Big data processing frameworks

Beyond traditional databases, UDFs are prevalent in big data and analytics frameworks. Systems like Apache Hive (a SQL-like query engine on Hadoop), Apache Spark, and modern cloud data warehouses all support user-defined functions to extend their data processing languages.

Hive and SQL-on-Hadoop

Apache Hive introduced the concept of UDFs to the Hadoop ecosystem. Hive’s query language (HQL) is similar to SQL, and it allows developers to register UDFs written in Java to perform custom computations in queries. Hive even categorizes UDFs further: there are regular UDFs for scalar functions; user-defined aggregate functions (UDAFs) for defining new aggregations (like computing a custom average or statistical measure over groups of rows); and user-defined table-generating functions (UDTFs) for turning a single row into multiple rows (like a split function that outputs a table). 

This extensibility was important because early big data use cases often had unique processing needs that weren’t met by the limited SQL-like features of Hive. By writing a Java UDF, developers can plug in their own logic while still leveraging the power of a distributed query engine to apply it to large datasets.

Spark and DataFrame

The general-purpose cluster computing framework Apache Spark also supports user-defined functions in its SQL and DataFrame APIs. You can create UDFs in Spark using languages like Scala, Java, Python, or R (depending on the preferred API) and apply them to DataFrame columns or SQL queries. If you have a complex formula to apply to each record, you can register a UDF in PySpark and use it in a select or where clause. 

However, the Spark community often cautions that UDFs may not be as efficient as Spark’s built-in functions. Built-in functions in Spark are optimized in Java/Scala and can take advantage of vectorized execution and other performance features, whereas a Python UDF, for instance, might force row-by-row processing. So Spark UDFs are used when necessary, for logic that can't be expressed with the high-level DataFrame operations or SQL, but users are encouraged to use built-in transformations when possible for performance reasons. Still, UDFs are invaluable for custom tasks like parsing a proprietary data format, implementing a non-standard calculation, or integrating with external libraries, all while staying in the realm of a big data query.

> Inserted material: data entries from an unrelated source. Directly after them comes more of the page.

$ cat src/rtl/alu_op_decode.sv
// Maps a 3-bit opcode to the ALU's 7-bit one-hot operation select;
// op0 selects the MSB, and the reset opcode selects nothing.
module alu_op_decode
    import alu_seq_pkg::*;
(
    input  logic [2:0] op,
    output logic [6:0] one_hot
);

    // opcode to one-hot lookup
    always_comb begin
        one_hot = 7'b0000000;
        case (op)
            3'd0:     one_hot = 7'b1000000;
            3'd1:     one_hot = 7'b0100000;
            3'd2:     one_hot = 7'b0010000;
            3'd3:     one_hot = 7'b0001000;
            3'd4:     one_hot = 7'b0000100;
            3'd5:     one_hot = 7'b0000010;
            3'd6:     one_hot = 7'b0000001;
            OP_RESET: one_hot = 7'b0000000;
            default:  one_hot = 7'b0000000;
        endcase
    end

endmodule
==> src/rtl/rr_pick.sv <==
// rtl/rr_pick.sv - combinational round-robin pick starting one past last_id
module rr_pick
    import reg_arb_pkg::*;
#(
    parameter  int NREQ = 4,
    localparam int ID_W = clog2(NREQ)
) (
    input  logic [NREQ-1:0] req,
    input  logic [ID_W-1:0] last_id,
    output logic [ID_W-1:0] winner,
    output logic            any_req
);

    int              idx;
    logic [ID_W-1:0] cand;
    logic            found;

    always_comb begin
        winner  = '0;
        any_req = |req;
        found   = 1'b0;
        idx     = 0;
        cand    = '0;
        // Offset 1 first so the previous winner is visited last.
        for (int k = 1; k <= NREQ; k++) begin
            idx  = (int'(last_id) + k) % NREQ;
            cand = ID_W'(idx);
            if (!found && req[cand]) begin
                winner = cand;
                found  = 1'b1;
            end
        end
    end

endmodule

==> src/rtl/reg_write_arbiter.sv <==
// rtl/reg_write_arbiter.sv - round-robin writer for a shared enable-less data register
// Defining REG_ARB_STATS_EN adds per-requester saturating grant counters.
module reg_write_arbiter
    import reg_arb_pkg::*;
#(
    parameter  int                NREQ     = 4,
    parameter  int                DATA_W   = 32,
    parameter  int                HOLD_CYC = 2,
    parameter  logic [DATA_W-1:0] RST_VAL  = '0,
    localparam int                ID_W     = clog2(NREQ)
) (
    input  logic                     clk,
    input  logic                     rst_n,
    input  logic [NREQ-1:0]          req,
    input  logic [NREQ*DATA_W-1:0]   data_in,
`ifdef REG_ARB_STATS_EN
    input  logic                     stats_clr,
    output logic [NREQ*16-1:0]       grant_cnt,
`endif
    output logic [NREQ-1:0]          gnt,
    output logic [DATA_W-1:0]        reg_data,
    output logic                     reg_valid,
    output logic                     busy,
    output logic [ID_W-1:0]          last_id
);

    logic [1:0]        state_q, state_d;
    logic [ID_W-1:0]   win_q, win_d;
    logic [ID_W-1:0]   last_q, last_d;
    logic [HOLD_W-1:0] cnt_q, cnt_d;
    logic [DATA_W-1:0] data_q, data_d;

    logic [ID_W-1:0]   pick_win;
    logic              pick_any;

    rr_pick #(.NREQ(NREQ)) u_pick (
        .req     (req),
        .last_id (last_q),
        .winner  (pick_win),
        .any_req (pick_any)
    );

    always_comb begin
        state_d = state_q;
        win_d   = win_q;
        last_d  = last_q;
        cnt_d   = cnt_q;
        data_d  = data_q;
        case (state_q)
            ST_IDLE: begin
                if (pick_any) begin
                    win_d   = pick_win;
                    state_d = ST_GRANT;
                end
            end
            ST_GRANT: begin
                // Requester data is only guaranteed valid while gnt is high.
                data_d  = data_in[int'(win_q)*DATA_W +: DATA_W];
                last_d  = win_q;
                cnt_d   = HOLD_W'(HOLD_CYC - 1);
                state_d = ST_HOLD;
            end
            ST_HOLD: begin
                if (cnt_q == '0) begin
                    state_d = ST_IDLE;
                end else begin
                    cnt_d = cnt_q - HOLD_W'(1);
                end
            end
            default: state_d = ST_IDLE;
        endcase
    end

    always_ff @(posedge clk or negedge rst_n) begin
        if (!rst_n) begin
            state_q <= ST_IDLE;
            win_q   <= '0;
            last_q  <= ID_W'(NREQ - 1);
            cnt_q   <= '0;
            data_q  <= RST_VAL;
        end else begin
            state_q <= state_d;
            win_q   <= win_d;
            last_q  <= last_d;
            cnt_q   <= cnt_d;
            data_q  <= data_d;
        end
    end

    always_comb begin
        gnt = '0;
        if (state_q == ST_GRANT) begin
            gnt[win_q] = 1'b1;
        end
    end

    assign reg_data  = data_q;
    assign reg_valid = (state_q == ST_HOLD);
    assign busy      = (state_q != ST_IDLE);
    assign last_id   = last_q;

`ifdef REG_ARB_STATS_EN
    logic [15:0] gcnt_q [NREQ];
    logic [15:0] gcnt_d [NREQ];

    always_comb begin
        for (int i = 0; i < NREQ; i++) begin
            gcnt_d[i] = gcnt_q[i];
            if (stats_clr) begin
                gcnt_d[i] = '0;
            end else if (gnt[i] && gcnt_q[i] != 16'hFFFF) begin
                gcnt_d[i] = gcnt_q[i] + 16'd1;
            end
        end
    end

    always_ff @(posedge clk or negedge rst_n) begin
        if (!rst_n) begin
            for (int i = 0; i < NREQ; i++) begin
                gcnt_q[i] <= '0;
            end
        end else begin
            for (int i = 0; i < NREQ; i++) begin
                gcnt_q[i] <= gcnt_d[i];
            end
        end
    end

    always_comb begin
        grant_cnt = '0;
        for (int i = 0; i < NREQ; i++) begin
            grant_cnt[i*16 +: 16] = gcnt_q[i];
        end
    end
`endif

endmodule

Cloud data warehouses and others

Modern cloud databases and warehouses (like Snowflake, Google BigQuery, and Amazon Redshift) also support user-defined functions. Many of these systems allow UDFs in SQL (sometimes even letting you write them in Python or JavaScript). 

Snowflake enables you to write JavaScript UDFs, and Google BigQuery supports SQL and JavaScript for UDFs. These are used to extend the analytic capabilities of these platforms; you might write a UDF for a complex statistical test or a custom string manipulation that isn’t built-in. One interesting trend is the use of secure, sandboxed environments for these UDFs (for example, some platforms offering “secure UDFs” that cannot access the external network or data, ensuring functions can’t accidentally leak data). Some analytical databases even support UDFs written in C++ for high-performance extensions.

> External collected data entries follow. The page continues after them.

## src/rtl/seg7_scan_ctrl.sv

```systemverilog
// seg7_scan_ctrl: time-multiplexed scan controller for an 8-digit common-anode
// seven-segment display. Hex nibbles are decoded to active-low segments and
// each digit is lit in turn, preceded by an all-off blanking gap. New data is
// written through a valid/ready port into a shadow register and only becomes
// visible at a frame boundary, so a frame never mixes old and new values.
//
// Optional build macro: SEG7_SCAN_LZB_EN enables leading-zero blanking.
//
// state | meaning
// ------+---------------------------------------------------------------
// BLANK | all digits and segments off for GAP_CYC clocks before a digit
// SHOW  | digit idx lit with its decoded nibble for TICK_DIV clocks
module seg7_scan_ctrl #(
    parameter int TICK_DIV = 100000,
    parameter int GAP_CYC  = 8,
    parameter int N_DIGITS = 8
) (
    input  logic        clk,
    input  logic        clr,
    input  logic        wr_en,
    input  logic [31:0] wr_data,
    input  logic [7:0]  wr_dp,
    output logic        wr_ready,
    output logic [7:0]  an,
    output logic [6:0]  a_to_g,
    output logic        dp,
    output logic        frame_done
);

    localparam int CNT_MAX = (TICK_DIV > GAP_CYC) ? TICK_DIV : GAP_CYC;
    localparam int CNT_W   = (CNT_MAX > 1) ? $clog2(CNT_MAX) : 1;

    localparam logic [CNT_W-1:0] SHOW_LAST = CNT_W'(TICK_DIV - 1);
    localparam logic [CNT_W-1:0] GAP_LAST  = CNT_W'(GAP_CYC - 1);
    localparam logic [2:0]       LAST_IDX  = 3'(N_DIGITS - 1);

    typedef enum logic {
        ST_BLANK,
        ST_SHOW
    } state_t;

    state_t           state, state_nxt;
    logic [2:0]       idx, idx_nxt;
    logic [CNT_W-1:0] cnt, cnt_nxt;
    logic             boundary;

    logic             pending;
    logic [31:0]      shadow_data;
    logic [7:0]       shadow_dp;
    logic [31:0]      active_data;
    logic [7:0]       active_dp;
    logic             accept;
    logic             commit;

    logic [7:0]       an_nxt;
    logic [6:0]       seg_nxt;
    logic             dp_nxt;
    logic             lit;

    // Hex nibble to active-low abcdefg pattern (bit 6 = a).
    function automatic logic [6:0] decode(input logic [3:0] nib);
        logic [6:0] seg;
        case (nib)
            4'h0:    seg = 7'b0000001;
            4'h1:    seg = 7'b1001111;
            4'h2:    seg = 7'b0010010;
            4'h3:    seg = 7'b0000110;
            4'h4:    seg = 7'b1001100;
            4'h5:    seg = 7'b0100100;
            4'h6:    seg = 7'b0100000;
            4'h7:    seg = 7'b0001111;
            4'h8:    seg = 7'b0000000;
            4'h9:    seg = 7'b0000100;
            4'hA:    seg = 7'b0001000;
            4'hB:    seg = 7'b1100000;
            4'hC:    seg = 7'b0110001;
            4'hD:    seg = 7'b1000010;
            4'hE:    seg = 7'b0110000;
            default: seg = 7'b0111000;
        endcase
        return seg;
    endfunction

`ifdef SEG7_SCAN_LZB_EN
    // Index of the most significant nonzero nibble; 0 when all are zero so
    // digit 0 always stays lit.
    function automatic logic [2:0] msnz(input logic [31:0] data);
        logic [2:0] top;
        top = 3'd0;
        for (int i = 0; i < N_DIGITS; i++) begin
            if (data[i*4 +: 4] != 4'h0) begin
                top = 3'(i);
            end
        end
        return top;
    endfunction
`endif

    assign wr_ready = ~pending;
    assign accept   = wr_en & ~pending;
    assign commit   = boundary & pending;

    // Scan sequencing: slot timer, digit index and frame boundary detect.
    always_comb begin
        state_nxt = state;
        idx_nxt   = idx;
        cnt_nxt   = cnt + 1'b1;
        boundary  = 1'b0;
        case (state)
            ST_BLANK: begin
                if (cnt == GAP_LAST) begin
                    state_nxt = ST_SHOW;
                    cnt_nxt   = '0;
                end
            end
            ST_SHOW: begin
                if (cnt == SHOW_LAST) begin
                    state_nxt = ST_BLANK;
                    cnt_nxt   = '0;
                    if (idx == LAST_IDX) begin
                        idx_nxt  = 3'd0;
                        boundary = 1'b1;
                    end else begin
                        idx_nxt = idx + 3'd1;
                    end
                end
            end
            default: begin
                state_nxt = ST_BLANK;
                idx_nxt   = 3'd0;
                cnt_nxt   = '0;
            end
        endcase
    end

    // Display outputs for the upcoming state; registered below so they switch
    // on the same edge as the state. SHOW is never entered on a commit edge,
    // so the current active registers are the ones to display.
    always_comb begin
        an_nxt  = 8'hFF;
        seg_nxt = 7'h7F;
        dp_nxt  = 1'b1;
        lit     = 1'b1;
`ifdef SEG7_SCAN_LZB_EN
        lit     = (idx_nxt <= msnz(active_data));
`endif
        if (state_nxt == ST_SHOW && lit) begin
            an_nxt[idx_nxt] = 1'b0;
            seg_nxt         = decode(active_data[idx_nxt*4 +: 4]);
            dp_nxt          = ~active_dp[idx_nxt];
        end
    end

    // Scan state, slot timer and registered display outputs.
    always_ff @(posedge clk or posedge clr) begin
        if (clr) begin
            state      <= ST_BLANK;
            idx        <= 3'd0;
            cnt        <= '0;
            an         <= 8'hFF;
            a_to_g     <= 7'h7F;
            dp         <= 1'b1;
            frame_done <= 1'b0;
        end else begin
            state      <= state_nxt;
            idx        <= idx_nxt;
            cnt        <= cnt_nxt;
            an         <= an_nxt;
            a_to_g     <= seg_nxt;
            dp         <= dp_nxt;
            frame_done <= boundary;
        end
    end

    // Shadow capture on handshake; shadow moves to active only at a frame
    // boundary. A write accepted on the boundary edge itself waits a frame.
    always_ff @(posedge clk or posedge clr) begin
        if (clr) begin
            pending     <= 1'b0;
            shadow_data <= '0;
            shadow_dp   <= '0;
            active_data <= '0;
            active_dp   <= '0;
        end else begin
            if (commit) begin
                active_data <= shadow_data;
                active_dp   <= shadow_dp;
                pending     <= 1'b0;
            end else if (accept) begin
                shadow_data <= wr_data;
                shadow_dp   <= wr_dp;
                pending     <= 1'b1;
            end
        end
    end

endmodule

```

## config.mk

```make
export PLATFORM = sky130hd
export DESIGN_NAME = seg7_scan_ctrl
export DESIGN_NICKNAME = d
export VERILOG_FILES = /design/src/rtl/seg7_scan_ctrl.sv
export SDC_FILE = /design/constraint.sdc
export NUM_CORES = 1
export LEC_CHECK = 0
export BUFFER_PORTS_ARGS = -buffer_cell sky130_fd_sc_hd__buf_4
export CELL_PAD_IN_SITES_DETAIL_PLACEMENT = 0
export CELL_PAD_IN_SITES_GLOBAL_PLACEMENT = 1
export CORE_AREA = 2 2 86 170
export DETAILED_ROUTE_END_ITERATION = 8
export DIE_AREA = 0 0 88 172
export PLACE_DENSITY = 0.75
export REMOVE_ABC_BUFFERS = 1
export SYNTH_ARGS = -nofsm -noshare
export SYNTH_HDL_FRONTEND = slang
export SYNTH_SLANG_ARGS = --single-unit
```

## constraint.sdc

```tcl
create_clock -name clk -period 8 [get_ports clk]
set_input_delay 0 -clock clk [delete_from_list [all_inputs] [get_ports clk]]
set_output_delay 0 -clock clk [all_outputs]
set_load 0.02 [all_outputs]
```

Yosys cells after proc, flatten, opt, wreduce, memory -nomap -nowiden
Memory sizes are Yosys's and may differ from the RTL's. Cells that the tools add are included.

Bits in registers: 119. Memory bits (read-only): 112. Output and inout bits: 18. Logic and storage cells: 52. Memories kept: 1.

$add $sub $neg: 2. Order comparisons: 2. Equality and inequality tests: 3. Shift-type cells: 1. Multiplexer cells: 21. Bitwise logic cells: 7. Reduce and logical (&&, ||, !) cells: 3.

Memories: (name not given) (words 16, bits a word 7, read ports 1, clocked after Yosys merged registers in 0, write ports 0, line 63) `case (nib)`.

Operators by type and width (number): two-way mux 17 bit (2); case mux 17 bit (2 select lines) (1); variable part select 32 x 6 -> 4 bit (1); adder 17 x 1 -> 17 bit (second input constant) (1); equality test 17 bit (second input constant) (1); equality test 17 x 3 -> 1 bit (second input constant) (1); two-way mux 1 bit (10); two-way mux 3 bit (3); two-way mux 8 bit (1); inverter 8 bit (1); two-way mux 7 bit (1); < comparator 3 x 4 -> 1 bit (second input constant) (1); inverter 1 bit (4); adder 3 x 1 -> 3 bit (second input constant) (1); binary-select mux 1 bit (select 3 bit) (1); demux 1 bit (select 3 bit) (1); equality test 3 bit (second input constant) (1); >= comparator 3 x 1 -> 1 bit (second input constant) (1); bitwise AND 1 bit (2); case mux 1 bit (2 select lines) (1); AND reduction 2 bit (1); nonzero test 2 bit (1); logical AND 1 bit (1).

Longest topological paths before layout
Depth in word-level cells: 10. Depth in mapped cells: 15. Mapped depth without buffers: 14.

Worst setup path after synthesis
Ideal clock, no wire load.

Kind: register to register. Start: register cnt[11]. End: register a_to_g[3]. Library setup time: 0.087 ns. Data arrival time: 3.440 ns. Data required time: 7.913 ns. Path slack: 4.473 ns. Cell stages (with the launch flop): 14. Period minus slack after synthesis: 3.527 ns. Cells stage by stage: dfrtp_1 > or4_4 > or4_1 > buf_4 > nor2_8 > mux2_4 > buf_6 > mux2_2 > o221ai_2 > inv_1 > ha_1 > mux2_2 > nor3_1 > a31oi_1.

Longest elaborated chain between the ends: 6. Elaborated cells on any way between the ends: 10. Classes of those cells: 2 x eq/ne; 1 x shift; 6 x mux; 1 x memory.

Ends and longest elaborated chain: from (decl) (line 44) `logic [CNT_W-1:0] cnt, cnt_nxt;`; from (signal assigned) (line 167) `cnt <= cnt_nxt;`; equality test 17 bit (line 117) `if (cnt == SHOW_LAST) begin`; two-way mux 3 bit (line 117); two-way mux 3 bit (line 109) `case (state)`; net idx_nxt[1] (line 43) `logic [2:0] idx, idx_nxt;`; variable part select 32 x 6 -> 4 bit (line 149) `seg_nxt = decode(active_data[idx_nxt*4 +: 4]);`; memory read (16 x 7 bit); two-way mux 7 bit (line 147) `if (state_nxt == ST_SHOW && lit) begin`; net seg_nxt[3] (line 56) `logic [6:0] seg_nxt;`; to (signal assigned) (line 169) `a_to_g <= seg_nxt;`; to (decl) (line 25) `output logic [6:0] a_to_g,`.

The timed path passes the listed nets, and every way through them passes these cells. A chain may end at the register's enable or synchronous reset.

Final worst setup path
Start: register cnt[11]. End: register a_to_g[3].

Longest elaborated chain between the ends: 6. Elaborated cells on any way between the ends: 10. Classes of those cells: 2 x eq/ne; 1 x shift; 6 x mux; 1 x memory.

Ends and longest elaborated chain (line): equality test 17 bit (117); two-way mux 3 bit (117); two-way mux 3 bit (109); variable part select 32 x 6 -> 4 bit (149); memory read (16 x 7 bit); two-way mux 7 bit * (147); net seg_nxt[3] (56).

Mark *: on every way through the listed nets, which the timed path passes. The rest lies on a longest branch.

==> results.toml <==
[outcome]
status = "complete, no violations"

[timing]
clock.fmax_ghz = 0.256
final-setup-viol-count = 0
rsz0062_at_grt = "false"
tightest_slew_ns = 1.19
finalWorstSetupSlack_ns = 4.09
final.setup.tns_ns = 0
hold_viol_final = 0
hold_slack_ns = 0.267
timing.final.crit_share_pct = 48.9
finalCriticalPeriod_ns = 3.91
relSlewSlack_pct = 20.7
finalClockSkew_ns = 0.0167
slew_violations = 0

[yosys]
async_flop_share_pct = 100
synthFlopType = "dfrtp_1"
syn_area_um2 = 5430
synth_edf_count = 0
synth_seq_cells = 119
synth_seq_area_share_pct = 55.2
synthDistinctLibCells = 55
syn_inst = 428
synth.avg_cell_area_um2 = 12.7
yosys_warnings = 0

[flow_run]
max_cap_violations = 0

[clock_network]
clock_latency_ns = 0.41
cts_resized = 0
cts_tree = "yes"
cts.clk_slew.worst_paths_ns = 0.06
cts.sinks = 119
tritoncts.num_buffers = 17
h-tree-depth = 4
root_buffer = "clkbuf_16"
holdBufCountCts = 42
post_cts_buffers = 0
cts_max_path_buffers = 2

[placed_design]
place.gp.congestion = 0.787
portBuffers = 60
dpl_cell_area_um2 = 6030
hpwl_mm = 7.96
dpl_worst_slack_ns = 4.09

[route]
via_per_inst = 4.98
drt_iter0_drc = 166
dr.pass1.iters = 4
wl_mm = 11.5
ant_nets = 0
wl_per_cell_um = 15.7
num_vias = 3645
drc = 0

[power]
p_leak_nw = 3.19
p_seq_share_pct = 44.3
vdd_drop_max_mv = 0.126
clkPwrFrac_pct = 51.1
power_mw = 1.44
p_per_area_nw_per_um2 = 205
switching_power_mw = 0.319
switching_share_pct = 22.1
intPower_mw = 1.13
combPwrFrac_pct = 4.6

[global_route]
grt_pass1_vias = 3885
grt_max_degree = 65
grt_remaining_overflow = 0
grt_usage_pct = 16.7
antenna_found_initial = 0
grt_pass1_wl_mm = 19.2

[setup_path]
crit_required_ns = 8.31
critPathLaunch = "cnt[11]"
crit_path_start_kind = "register"
path_cells = "or4_4, or4_1, nor2_8, mux2_4, mux2_2, o221ai_2, inv_1, ha_1, mux2_2, nor3_1, a31oi_1"
cp_slowest_stage_delay_ns = 0.68
r2r-start = "cnt[11]"
worstSetupPathType = "reg2reg"
critical_path_buf_inv_count = 1
critical_path.endpoint_type = "register"
arrival_ns = 4.22
cp_slowest_cell = "or4_1"
critPathMaxFanout = 13
crit_family = "simple AND/OR/NAND/NOR gates"
cp_common_cell = "mux2_2"
r2r_setup_slack_ns = 4.09

[die]
std_cell_rows = 61
dieWidth_um = 88
die_y_um = 172
coreArea_um2 = 13800
dieArea_um2 = 15100
start_util_pct = 39.3
io_pins = 61

[final_layout]
finalInstanceArea_um2 = 7040
area_delta_synth_final_pct = 29.6
drive_gt1_share_pct = 39.4
antennaDiodeCount = 0
final_net_count = 582

[min_path]
hold_class = "in2async"
==> power by group through the flow <==
| stage | clock network (mW) | logic (mW) | registers [mW] |
|---|---|---|---|
| after global routing | 0.780 | 0.0735 | 0.643 |
| after floorplan | 0 | 0.0292 | 0.643 |
| after CTS | 0.751 | 0.0676 | 0.641 |
| after detailed placement | 0 | 0.0511 | 0.651 |
| after global placement | 0 | 0.0490 | 0.650 |
| final | 0.738 | 0.0659 | 0.640 |
==> final timing paths <==
path | end | cells past startpoint
worst min register to register | cnt[14] | 1
worst max-delay path | a_to_g[3] | 11
worst min-delay path | cnt[16] | 3
max in group asynchronous | shadow_data[29] | 4
min in group clk | shadow_data[1] | 3
worst max register to register | a_to_g[3] | 11
==> synth_stat cells, types with 3 or more instances <==
master	count	area, µm²
o221ai_1	3	26.3
dfrtp_1	103	2580
and3_1	6	37.5
mux2i_1	13	130
mux2_2	90	1010
nor2_1	22	82.6
nor2b_1	3	18.8
dfstp_2	16	420
o21ai_0	4	20.0
xor2_1	8	70.1
nand2b_1	10	62.6
a311oi_1	3	26.3
inv_1	10	37.5
nand4_1	3	18.8
ha_1	9	113
a21oi_1	11	55.1
nand3_1	16	80.1
nor3_1	4	20.0
clkbuf_1	11	41.3
a211oi_1	3	22.5
buf_2	4	20.0
o221ai_2	4	60.1
nand2_1	29	109
xnor2_1	6	52.6
==> registers in the layout, indices dropped and copies added, names as in the netlist <==
register / cells
a_to_g: 7
dp: 1
shadow_data: 32
shadow_dp: 8
an: 8
state: 1
active_data: 32
active_dp: 8
pending: 1
cnt: 17
frame_done: 1
idx: 3
==> per-layer routing <==
layer / vias to the layer above / GRT usage, % / part of all wire (%)
met1: 1843 / 18.5 / 38
met2: 58 / 30.3 / 58
met3: 9 / 3.48 / 2.2
li1: 1735 / - / -
met5: - / 0 / 0
met4: 0 / 6.82 / 1.3
==> placed cells by master (no fill, tap or decap), types with 4 or more instances in the layout <==
| master | netlist | layout |
|---|---|---|
| dfrtp_1 | 103 | 103 |
| mux2_2 | 90 | 90 |
| buf_4 | 2 | 61 |
| dlygate4sd3_1 | 0 | 42 |
| nand2_1 | 29 | 29 |
| nor2_1 | 22 | 22 |
| clkbuf_16 | 0 | 17 |
| nand3_1 | 16 | 16 |
| dfstp_2 | 16 | 16 |
| mux2i_1 | 13 | 13 |
| a21oi_1 | 11 | 11 |
| nand2b_1 | 10 | 10 |
| inv_1 | 10 | 9 |
| ha_1 | 9 | 9 |
| xor2_1 | 8 | 8 |
| xnor2_1 | 6 | 6 |
| and3_1 | 6 | 5 |
| o221ai_2 | 4 | 4 |
| nor3_1 | 4 | 4 |
| o21ai_0 | 4 | 4 |
| inv_6 | 0 | 4 |
==> cell families after synthesis <==
group | Yosys count | share of synthesized area, %
XOR/XNOR | 14 | 2.26
AO/OA/AOI/OAI | 42 | 5.85
adder cells (fa/ha/maj) | 9 | 2.07
buffers and inverters | 31 | 2.67
AND/OR/NAND/NOR | 109 | 10.6
flip-flops | 119 | 55.2
multiplexers | 104 | 21.3
==> metrics by stage <==
step                      util (%)  cells
after global routing          50.9    732
after global placement        43.7    658
after floorplan                  -    408
final                         50.9    732
after detailed placement      43.7    658
after CTS                     50.9    732
==> worst register-to-register path: stages, from the launching register on <==
cell and delay, ns:
dfrtp_1 0.43, or4_4 0.58, or4_1 0.68, nor2_8 0.24, mux2_4 0.42, mux2_2 0.32
o221ai_2 0.30, inv_1 0.12, ha_1 0.24, mux2_2 0.28, nor3_1 0.15, a31oi_1 0.07
==> layout make-up <==
type / instances / area, µm²
Fill cell: 1201 / 6780
Sequential cell: 119 / 3000
Multi-Input combinational cell: 278 / 2290
Timing Repair Buffer: 103 / 878
Clock buffer: 20 / 467
Tap cell: 189 / 236
Clock inverter: 12 / 116
Inverter: 11 / 45.0
(Power assumes the default switching activity.)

Across big data and analytics tools, UDFs provide the flexibility to handle custom requirements. They allow these platforms to adapt to many domains because users can bring their own code into the execution engine. On the flip side, there’s a need to manage these functions (versioning, testing) and often a performance consideration: running custom code might be slower than native operations. 

Each platform has its own framework for registering and using UDFs, but the core idea remains: push the computation to the data rather than pulling the data out to a program. This theme of pushing computation to data is central to why UDFs are used.

Aerospike vs. DynamoDB: See the benchmark results

DynamoDB struggles to maintain performance at scale, and its pricing only worsens as you grow. If your applications demand predictable low latency, high throughput, and operational affordability, Aerospike is the better choice. The results are clear: Aerospike outperforms on every front, including latency, throughput, and total cost of ownership, at every scale.

Benefits of user-defined functions

Developers and data engineers reach for UDFs because they have several important benefits that make them a compelling feature in many systems.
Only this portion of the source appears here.